American River, home to 120 permanent residents, was first settled by a group of American sealers, who camped there for four months in 1803, a year after Flinders charted the area. They arrived on the brig Union and built their own schooner Independence from local timber. Reading that, I reckoned they must have harvested the only trees because the hills are now devoid of anything but twisted scrub.

After five days of lonely ocean surrounded by unrestricted vistas and only our own company, in a matter of minutes we were dodging speeding tinnies filled with landlubbers enjoying their brief respite. Handing the sails at the first post marking the channel entrance, we stopped long enough to watch the flood of humanity enjoying their moment in Nature and smiled to each other. Yes, we are blessed. We have a craft that can safely take us to the far ends of Earth, to live amongst and observe Earth’s other creatures. It can also be uncomfortable, tiring, arduous, and even scary at times. But the rewards far outweigh the discomforts that are soon forgotten while the memories of our time in the wilds remain forever.

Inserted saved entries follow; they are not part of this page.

**src/hdl/dmr_pkg.sv**
```systemverilog
// Constants for the DAC mute, attenuation and power-down control block.
// Assumes pclk, the master clock, runs at 125 MHz.
package dmr_pkg;

  // ********
  // Clock and timing
  // ********
  localparam int unsigned PCLK_HZ = 125_000_000;
  localparam int unsigned RELOCK_MS = 100;
  localparam int unsigned RELOCK_CYCLES = RELOCK_MS * (PCLK_HZ / 1000);
  localparam int unsigned RATE_DIV_MIN = 512;
  localparam int unsigned RATE_DIV_MAX = 1024;
  localparam int unsigned ZC_TIMEOUT_SAMPLES = 1024;
  localparam int unsigned RATE_CNT_W = 11;

  // ********
  // Widths and control byte layout
  // ********
  localparam int unsigned SAMPLE_W = 18;
  localparam int unsigned ATT_W = 6;
  localparam int unsigned CTRL_W = 7;
  localparam int unsigned CB_CHAN_BIT = 7;
  localparam int unsigned CB_MUTE_BIT = 6;
  localparam logic [CTRL_W-1:0] CTRL_RESET = 7'h00;

  // ********
  // Register offsets (byte addresses)
  // ********
  localparam int unsigned ADDR_W = 8;
  localparam logic [ADDR_W-1:0] OFS_CTRL_LEFT = 8'h00;
  localparam logic [ADDR_W-1:0] OFS_CTRL_RIGHT = 8'h04;
  localparam logic [ADDR_W-1:0] OFS_STATUS = 8'h08;
  localparam logic [ADDR_W-1:0] OFS_RATE = 8'h0C;

  // ********
  // Status register fields
  // ********
  localparam int unsigned ST_PD = 0;
  localparam int unsigned ST_READY = 1;
  localparam int unsigned ST_RATE_OK = 2;
  localparam int unsigned ST_MUTE_L = 3;
  localparam int unsigned ST_MUTE_R = 4;
  localparam int unsigned ST_PEND_L = 5;
  localparam int unsigned ST_PEND_R = 6;
  localparam int unsigned ST_MODE_LSB = 8;
  localparam int unsigned ST_WL18 = 10;
  localparam int unsigned ST_DEEMPHASIS_SELECT = 11;
  localparam int unsigned ST_ATT_L_LSB = 16;
  localparam int unsigned ST_ATT_R_LSB = 24;

  // Pin synchroniser lanes
  localparam int unsigned PIN_N = 10;

endpackage : dmr_pkg

```
**src/hdl/dmr_chan_if.sv**
```systemverilog
// Carrier between the control core and one channel's attenuation updater.
// Assumes both ends run on the same clock.
`timescale 1ns/1ns
`default_nettype none
interface dmr_chan_if #(
  parameter int unsigned SAMPLE_W = dmr_pkg::SAMPLE_W,
  parameter int unsigned ATT_W = dmr_pkg::ATT_W
);
  logic wr;
  logic [ATT_W-1:0] wr_att;
  logic frame_edge;
  logic frame_rise;
  logic smp_valid;
  logic [SAMPLE_W-1:0] smp;
  logic [ATT_W-1:0] att_applied;
  logic pending;

  modport ctrl (
    output wr, wr_att, frame_edge, frame_rise, smp_valid, smp,
    input att_applied, pending
  );
  modport chan (
    input wr, wr_att, frame_edge, frame_rise, smp_valid, smp,
    output att_applied, pending
  );
endinterface : dmr_chan_if
`default_nettype wire

```
**src/hdl/dmr_top.sv**
```systemverilog
// Control core of a stereo DAC: APB registers, serial control port, global and
// per-channel mute, gated attenuation, power-down/reset and rate tracking.
// Assumes pclk is the master clock and samples arrive on pclk.
// Function
// - Track frame rates from master clock over 1024 up to over 512.
// - Global mute pin high mutes left and right together.
// - A channel's register mute bit mutes only that channel.
// - Apply attenuation at zero crossing, or after 1024 samples regardless.
// - Power-down pin low holds low-power state; raising it resumes operation.
// - On release, clear all engine registers to zero.
// - Reset loads both channel control registers with defaults.
// - Control defaults are mute off and attenuation zero.
// - Control byte: bit 7 channel, bit 6 mute, bits 5..0 attenuation.
// - New attenuation arms on first frame edge after latch rise.
//
// The placing of the registers and the APB register port were left to the implementer.
`timescale 1ns/1ns
`default_nettype none
module dmr_top #(
  parameter int unsigned RELOCK_CYCLES = dmr_pkg::RELOCK_CYCLES,
  parameter int unsigned ZC_TIMEOUT = dmr_pkg::ZC_TIMEOUT_SAMPLES
) (
  input wire logic pclk, // APB and master clock
  input wire logic presetn, // Async reset, active low
  input wire logic clk_en, // Clock enable, freezes all state when low
  input wire logic [dmr_pkg::ADDR_W-1:0] paddr, // APB address
  input wire logic psel, // APB select
  input wire logic penable, // APB enable
  input wire logic pwrite, // APB write
  input wire logic [31:0] pwdata, // APB write data
  output logic [31:0] prdata, // APB read data
  output logic pready, // APB ready
  output logic pslverr, // APB error
  input wire logic power_down_reset_n, // Power-down/reset pin, active low
  input wire logic mute_all, // Global mute pin
  input wire logic control_shift_clock, // Serial control clock pin
  input wire logic control_serial_in, // Serial control data pin
  input wire logic control_latch, // Serial control latch pin
  input wire logic frame_clock, // Left/right frame clock pin
  input wire logic input_port_mode_sel0, // Port mode select pin 0
  input wire logic input_port_mode_sel1, // Port mode select pin 1
  input wire logic word_len_18_sel, // Word length select pin
  input wire logic deemphasis_select, // De-emphasis select pin
  input wire logic sample_valid, // Sample pair strobe
  input wire logic [dmr_pkg::SAMPLE_W-1:0] sample_left, // Left sample
  input wire logic [dmr_pkg::SAMPLE_W-1:0] sample_right, // Right sample
  output logic power_down, // Power-down state
  output logic engine_clear, // One-cycle clear of the engine
  output logic ports_ready, // Relock wait over
  output logic rate_in_range, // Frame rate within tracking range
  output logic mute_left, // Effective left mute
  output logic mute_right, // Effective right mute
  output logic [dmr_pkg::ATT_W-1:0] atten_left, // Applied left attenuation
  output logic [dmr_pkg::ATT_W-1:0] atten_right, // Applied right attenuation
  output logic [1:0] port_mode, // Filtered port mode select
  output logic word_len_18, // Filtered word length select
  output logic deemph_en // Filtered de-emphasis select
);
  localparam int unsigned RLW = $clog2(RELOCK_CYCLES + 1);
  localparam logic [RLW-1:0] RELOCK_LAST = RLW'(RELOCK_CYCLES);
  localparam int unsigned RW = dmr_pkg::RATE_CNT_W;
  localparam logic [RW-1:0] RATE_MIN = RW'(dmr_pkg::RATE_DIV_MIN);
  localparam logic [RW-1:0] RATE_MAX = RW'(dmr_pkg::RATE_DIV_MAX);

  if (RELOCK_CYCLES < 1 || ZC_TIMEOUT < 2) begin : g_chk
    $error("dmr_top: RELOCK_CYCLES or ZC_TIMEOUT out of range");
  end

  // ****************************************
  // Pin synchronisers
  // ****************************************
  logic [dmr_pkg::PIN_N-1:0] pins;
  logic [dmr_pkg::PIN_N-1:0] pins_s;
  logic pdrst_s;
  logic mute_s;
  logic sclk_s;
  logic sdin_s;
  logic latch_s;
  logic frame_s;

  assign pins = {deemphasis_select, word_len_18_sel, input_port_mode_sel1,
                 input_port_mode_sel0, frame_clock, control_latch,
                 control_serial_in, control_shift_clock, mute_all,
                 power_down_reset_n};
  assign pdrst_s = pins_s[0];
  assign mute_s = pins_s[1];
  assign sclk_s = pins_s[2];
  assign sdin_s = pins_s[3];
  assign latch_s = pins_s[4];
  assign frame_s = pins_s[5];

  dmr_sync #(.W(dmr_pkg::PIN_N)) u_sync (
    .clk(pclk),
    .rst_n(presetn),
    .ce(clk_en),
    .pin(pins),
    .q(pins_s)
  );

  // ****************************************
  // Power-down and release
  // ****************************************
  // Filter lag: a low pulse under two clocks may be missed
  logic pd_now;
  logic pd_q;
  logic release_q;
  logic clear_all;
  logic [RLW-1:0] relock_q;

  assign pd_now = ~pdrst_s;
  assign clear_all = pd_now | release_q;

  always_ff @(posedge pclk or negedge presetn) begin
    if (!presetn) begin
      pd_q <= 1'b1;
      release_q <= 1'b0;
      relock_q <= '0;
    end else if (clk_en) begin
      pd_q <= pd_now;
      release_q <= pd_q & ~pd_now;
      if (pd_now) begin
        relock_q <= '0;
      end else if (relock_q != RELOCK_LAST) begin
        relock_q <= relock_q + RLW'(1);
      end
    end
  end

  assign power_down = pd_q;
  assign engine_clear = release_q;
  assign ports_ready = (relock_q == RELOCK_LAST) & ~pd_q;

  // ****************************************
  // Frame clock edges and rate tracking
  // ****************************************
  logic frame_q;
  logic frame_edge;
  logic frame_rise;
  logic [RW-1:0] rate_cnt_q;
  logic [RW-1:0] period_q;
  logic rate_ok_q;
  logic [RW-1:0] rate_next;

  assign frame_edge = frame_s ^ frame_q;
  assign frame_rise = frame_s & ~frame_q;
  assign rate_next = (rate_cnt_q == '1) ? rate_cnt_q : rate_cnt_q + RW'(1);

  always_ff @(posedge pclk or negedge presetn) begin
    if (!presetn) begin
      frame_q <= 1'b0;
      rate_cnt_q <= '0;
      period_q <= '0;
      rate_ok_q <= 1'b0;
    end else if (clk_en) begin
      frame_q <= frame_s;
      if (clear_all) begin
        rate_cnt_q <= '0;
        period_q <= '0;
        rate_ok_q <= 1'b0;
      end else if (frame_rise) begin
        rate_cnt_q <= '0;
        period_q <= rate_next;
        rate_ok_q <= (rate_next >= RATE_MIN) && (rate_next <= RATE_MAX);
      end else begin
        rate_cnt_q <= rate_next;
      end
    end
  end

  assign rate_in_range = rate_ok_q;

  // ****************************************
  // Serial control port
  // ****************************************
  logic sclk_q;
  logic latch_q;
  logic [7:0] shift_q;
  logic ser_wr;
  logic ser_wr_l;
  logic ser_wr_r;

  assign ser_wr = latch_s & ~latch_q;
  assign ser_wr_r = ser_wr & shift_q[dmr_pkg::CB_CHAN_BIT];
  assign ser_wr_l = ser_wr & ~shift_q[dmr_pkg::CB_CHAN_BIT];

  always_ff @(posedge pclk or negedge presetn) begin
    if (!presetn) begin
      sclk_q <= 1'b0;
      latch_q <= 1'b0;
      shift_q <= '0;
    end else if (clk_en) begin
      sclk_q <= sclk_s;
      latch_q <= latch_s;
      if (clear_all) begin
        shift_q <= '0;
      end else if (sclk_s & ~sclk_q) begin
        shift_q <= {shift_q[6:0], sdin_s};
      end
    end
  end

  // ****************************************
  // APB slave
  // ****************************************
  logic setup;
  logic wr_acc;
  logic hit_l;
  logic hit_r;
  logic hit_st;
  logic hit_rate;
  logic mapped;
  logic apb_wr_l;
  logic apb_wr_r;
  logic [31:0] rd_mux;
  logic [31:0] status_w;
  logic [31:0] prdata_q;
  logic pslverr_q;

  assign setup = psel & ~penable;
  assign wr_acc = psel & penable & pwrite;
  assign hit_l = (paddr == dmr_pkg::OFS_CTRL_LEFT);
  assign hit_r = (paddr == dmr_pkg::OFS_CTRL_RIGHT);
  assign hit_st = (paddr == dmr_pkg::OFS_STATUS);
  assign hit_rate = (paddr == dmr_pkg::OFS_RATE);
  assign mapped = hit_l | hit_r | hit_st | hit_rate;
  assign apb_wr_l = wr_acc & hit_l;
  assign apb_wr_r = wr_acc & hit_r;
  assign pready = clk_en;
  assign prdata = prdata_q;
  assign pslverr = pslverr_q;

  // ****************************************
  // Channel control registers
  // ****************************************
  logic [dmr_pkg::CTRL_W-1:0] ctrl_l_q;
  logic [dmr_pkg::CTRL_W-1:0] ctrl_r_q;
  logic [dmr_pkg::CTRL_W-1:0] ctrl_l_d;
  logic [dmr_pkg::CTRL_W-1:0] ctrl_r_d;
  logic wr_l;
  logic wr_r;

  // Bus write wins over a serial write landing in the same cycle
  assign wr_l = apb_wr_l | ser_wr_l;
  assign wr_r = apb_wr_r | ser_wr_r;
  assign ctrl_l_d = apb_wr_l ? pwdata[dmr_pkg::CTRL_W-1:0] : shift_q[dmr_pkg::CTRL_W-1:0];
  assign ctrl_r_d = apb_wr_r ? pwdata[dmr_pkg::CTRL_W-1:0] : shift_q[dmr_pkg::CTRL_W-1:0];

  always_ff @(posedge pclk or negedge presetn) begin
    if (!presetn) begin
      ctrl_l_q <= dmr_pkg::CTRL_RESET;
      ctrl_r_q <= dmr_pkg::CTRL_RESET;
    end else if (clk_en) begin
      if (clear_all) begin
        ctrl_l_q <= dmr_pkg::CTRL_RESET;
        ctrl_r_q <= dmr_pkg::CTRL_RESET;
      end else begin
        if (wr_l) begin
          ctrl_l_q <= ctrl_l_d;
        end
        if (wr_r) begin
          ctrl_r_q <= ctrl_r_d;
        end
      end
    end
  end

  // ****************************************
  // Channel attenuation updaters
  // ****************************************
  dmr_chan_if ch_l ();
  dmr_chan_if ch_r ();

  assign ch_l.wr = wr_l & ~clear_all;
  assign ch_l.wr_att = ctrl_l_d[dmr_pkg::ATT_W-1:0];
  assign ch_l.frame_edge = frame_edge;
  assign ch_l.frame_rise = frame_rise;
  assign ch_l.smp_valid = sample_valid;
  assign ch_l.smp = sample_left;
  assign ch_r.wr = wr_r & ~clear_all;
  assign ch_r.wr_att = ctrl_r_d[dmr_pkg::ATT_W-1:0];
  assign ch_r.frame_edge = frame_edge;
  assign ch_r.frame_rise = frame_rise;
  assign ch_r.smp_valid = sample_valid;
  assign ch_r.smp = sample_right;

  dmr_chan #(.TIMEOUT(ZC_TIMEOUT)) u_chan_l (
    .clk(pclk),
    .rst_n(presetn),
    .ce(clk_en),
    .clear(clear_all),
    .bus(ch_l)
  );

  dmr_chan #(.TIMEOUT(ZC_TIMEOUT)) u_chan_r (
    .clk(pclk),
    .rst_n(presetn),
    .ce(clk_en),
    .clear(clear_all),
    .bus(ch_r)
  );

  assign atten_left = ch_l.att_applied;
  assign atten_right = ch_r.att_applied;

  // ****************************************
  // Mute, mode outputs and read data
  // ****************************************
  logic mute_l_q;
  logic mute_r_q;
  logic [3:0] mode_q;

  always_ff @(posedge pclk or negedge presetn) begin
    if (!presetn) begin
      mute_l_q <= 1'b1;
      mute_r_q <= 1'b1;
      mode_q <= '0;
      prdata_q <= '0;
      pslverr_q <= 1'b0;
    end else if (clk_en) begin
      // Hold muted through power-down to avoid clicks
      mute_l_q <= pd_now | mute_s | ctrl_l_q[dmr_pkg::CB_MUTE_BIT];
      mute_r_q <= pd_now | mute_s | ctrl_r_q[dmr_pkg::CB_MUTE_BIT];
      mode_q <= pins_s[9:6];
      if (setup) begin
        prdata_q <= rd_mux;
        pslverr_q <= ~mapped;
      end
    end
  end

  assign mute_left = mute_l_q;
  assign mute_right = mute_r_q;
  assign port_mode = mode_q[1:0];
  assign word_len_18 = mode_q[2];
  assign deemph_en = mode_q[3];

  always_comb begin
    status_w = '0;
    status_w[dmr_pkg::ST_PD] = pd_q;
    status_w[dmr_pkg::ST_READY] = ports_ready;
    status_w[dmr_pkg::ST_RATE_OK] = rate_ok_q;
    status_w[dmr_pkg::ST_MUTE_L] = mute_l_q;
    status_w[dmr_pkg::ST_MUTE_R] = mute_r_q;
    status_w[dmr_pkg::ST_PEND_L] = ch_l.pending;
    status_w[dmr_pkg::ST_PEND_R] = ch_r.pending;
    status_w[dmr_pkg::ST_MODE_LSB +: 2] = mode_q[1:0];
    status_w[dmr_pkg::ST_WL18] = mode_q[2];
    status_w[dmr_pkg::ST_DEEMPHASIS_SELECT] = mode_q[3];
    status_w[dmr_pkg::ST_ATT_L_LSB +: dmr_pkg::ATT_W] = ch_l.att_applied;
    status_w[dmr_pkg::ST_ATT_R_LSB +: dmr_pkg::ATT_W] = ch_r.att_applied;
  end

  assign rd_mux = hit_l ? 32'(ctrl_l_q) :
                  hit_r ? 32'(ctrl_r_q) :
                  hit_st ? status_w :
                  hit_rate ? 32'(period_q) : '0;

endmodule : dmr_top
`default_nettype wire

```
**src/hdl/dmr_sync.sv**
```systemverilog
// Three-stage pin synchroniser; a lane changes once stages two and three agree.
// Assumes pin inputs are asynchronous to clk.
`timescale 1ns/1ns
`default_nettype none
module dmr_sync #(
  parameter int unsigned W = 1
) (
  input wire logic clk, // Clock
  input wire logic rst_n, // Async reset, active low
  input wire logic ce, // Clock enable
  input wire logic [W-1:0] pin, // Raw pins
  output logic [W-1:0] q // Filtered level
);
  logic [W-1:0] s1_q;
  logic [W-1:0] s2_q;
  logic [W-1:0] s3_q;
  logic [W-1:0] agree;

  if (W < 1) begin : g_chk
    $error("dmr_sync: W must be at least 1");
  end

  // First stage feeds only the second
  assign agree = ~(s2_q ^ s3_q);

  always_ff @(posedge clk or negedge rst_n) begin
    if (!rst_n) begin
      s1_q <= '0;
      s2_q <= '0;
      s3_q <= '0;
      q <= '0;
    end else if (ce) begin
      s1_q <= pin;
      s2_q <= s1_q;
      s3_q <= s2_q;
      q <= (agree & s3_q) | (~agree & q);
    end
  end
endmodule : dmr_sync
`default_nettype wire

```
**src/hdl/dmr_chan.sv**
```systemverilog
// One channel's attenuation updater: arm on frame edge, apply on zero crossing
// or after a sample-count timeout. Assumes samples arrive on clk.
`timescale 1ns/1ns
`default_nettype none
module dmr_chan #(
  parameter int unsigned TIMEOUT = dmr_pkg::ZC_TIMEOUT_SAMPLES
) (
  input wire logic clk, // Clock
  input wire logic rst_n, // Async reset, active low
  input wire logic ce, // Clock enable
  input wire logic clear, // Power-down or release clear
  dmr_chan_if.chan bus // Channel carrier
);
  typedef enum logic [1:0] {IDLE, ARM, SEEK} dmr_st_type;
  localparam int unsigned CW = $clog2(TIMEOUT + 1);
  localparam logic [CW-1:0] CNT_LAST = CW'(TIMEOUT - 1);

  dmr_st_type st_q;
  dmr_st_type st_d;
  logic [dmr_pkg::ATT_W-1:0] tgt_q;
  logic [dmr_pkg::ATT_W-1:0] tgt_d;
  logic [dmr_pkg::ATT_W-1:0] app_q;
  logic [dmr_pkg::ATT_W-1:0] app_d;
  logic [CW-1:0] cnt_q;
  logic [CW-1:0] cnt_d;
  logic sign_q;
  logic zero_cross;
  logic timed_out;

  if (TIMEOUT < 2) begin : g_chk
    $error("dmr_chan: TIMEOUT must be at least 2");
  end

  assign zero_cross = bus.smp_valid &&
    ((bus.smp == '0) || (bus.smp[dmr_pkg::SAMPLE_W-1] != sign_q));
  assign timed_out = bus.frame_rise && (cnt_q == CNT_LAST);
  assign bus.att_applied = app_q;
  assign bus.pending = (st_q != IDLE);

  always_comb begin
    st_d = st_q;
    tgt_d = tgt_q;
    app_d = app_q;
    cnt_d = cnt_q;
    if (bus.wr) begin
      // A fresh write restarts the wait so a coinciding edge never tears it
      tgt_d = bus.wr_att;
      st_d = ARM;
    end else begin
      unique case (st_q)
        IDLE: begin
        end
        ARM: begin
          if (bus.frame_edge) begin
            st_d = SEEK;
            cnt_d = '0;
          end
        end
        SEEK: begin
          if (zero_cross || timed_out) begin
            app_d = tgt_q;
            st_d = IDLE;
          end else if (bus.frame_rise) begin
            cnt_d = cnt_q + CW'(1);
          end
        end
        default: st_d = IDLE;
      endcase
    end
  end

  always_ff @(posedge clk or negedge rst_n) begin
    if (!rst_n) begin
      st_q <= IDLE;
      tgt_q <= '0;
      app_q <= '0;
      cnt_q <= '0;
      sign_q <= 1'b0;
    end else if (ce) begin
      if (clear) begin
        st_q <= IDLE;
        tgt_q <= '0;
        app_q <= '0;
        cnt_q <= '0;
        sign_q <= 1'b0;
      end else begin
        st_q <= st_d;
        tgt_q <= tgt_d;
        app_q <= app_d;
        cnt_q <= cnt_d;
        if (bus.smp_valid) begin
          sign_q <= bus.smp[dmr_pkg::SAMPLE_W-1];
        end
      end
    end
  end
endmodule : dmr_chan
`default_nettype wire

```
**config.mk**
```make
export PLATFORM = sky130hd
export DESIGN_NAME = dmr_top
export DESIGN_NICKNAME = d
export VERILOG_FILES = /design/src/hdl/dmr_pkg.sv /design/src/hdl/dmr_chan_if.sv /design/src/hdl/dmr_top.sv /design/src/hdl/dmr_sync.sv /design/src/hdl/dmr_chan.sv
export SDC_FILE = /design/constraint.sdc
export NUM_CORES = 1
export LEC_CHECK = 0
export BUFFER_PORTS_ARGS = -buffer_cell sky130_fd_sc_hd__buf_2
export CAP_MARGIN = 15
export CORE_MARGIN = 3
export CORE_UTILIZATION = 51
export CTS_BUF_LIST = sky130_fd_sc_hd__clkbuf_2 sky130_fd_sc_hd__clkbuf_4 sky130_fd_sc_hd__clkbuf_8
export DETAILED_ROUTE_END_ITERATION = 6
export PLACE_DENSITY_LB_ADDON = 0.2
export SYNTH_ARGS = -nofsm -noshare
export SYNTH_HDL_FRONTEND = slang
export SYNTH_SLANG_ARGS = --single-unit
```
**constraint.sdc**
```tcl
create_clock -name pclk -period 2.48 [get_ports pclk]
set_input_delay 0.248 -clock pclk [delete_from_list [all_inputs] [get_ports pclk]]
set_output_delay 0.248 -clock pclk [all_outputs]
set_load 0.03 [all_outputs]
```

After entering American River, a mooring was assigned near the river mouth where we sat exhausted and rather dumbstruck by such a busy parade of holidaymakers. To be truthful, after tidying our ship, we found the voyage had drained our resources to such a degree Jude and I were content to merely sit in our cockpit, watching others or writing notes and reading in utter peace.

We recommend ocean voyaging to all. If not for the adventure, beauty and satisfaction, then to gain a rather different perspective of Earth and human life. Maybe it will help alter the direction mankind takes as we wreck havoc upon the wild kingdom, taking all we want, and leaving little while polluting Earth in our quest.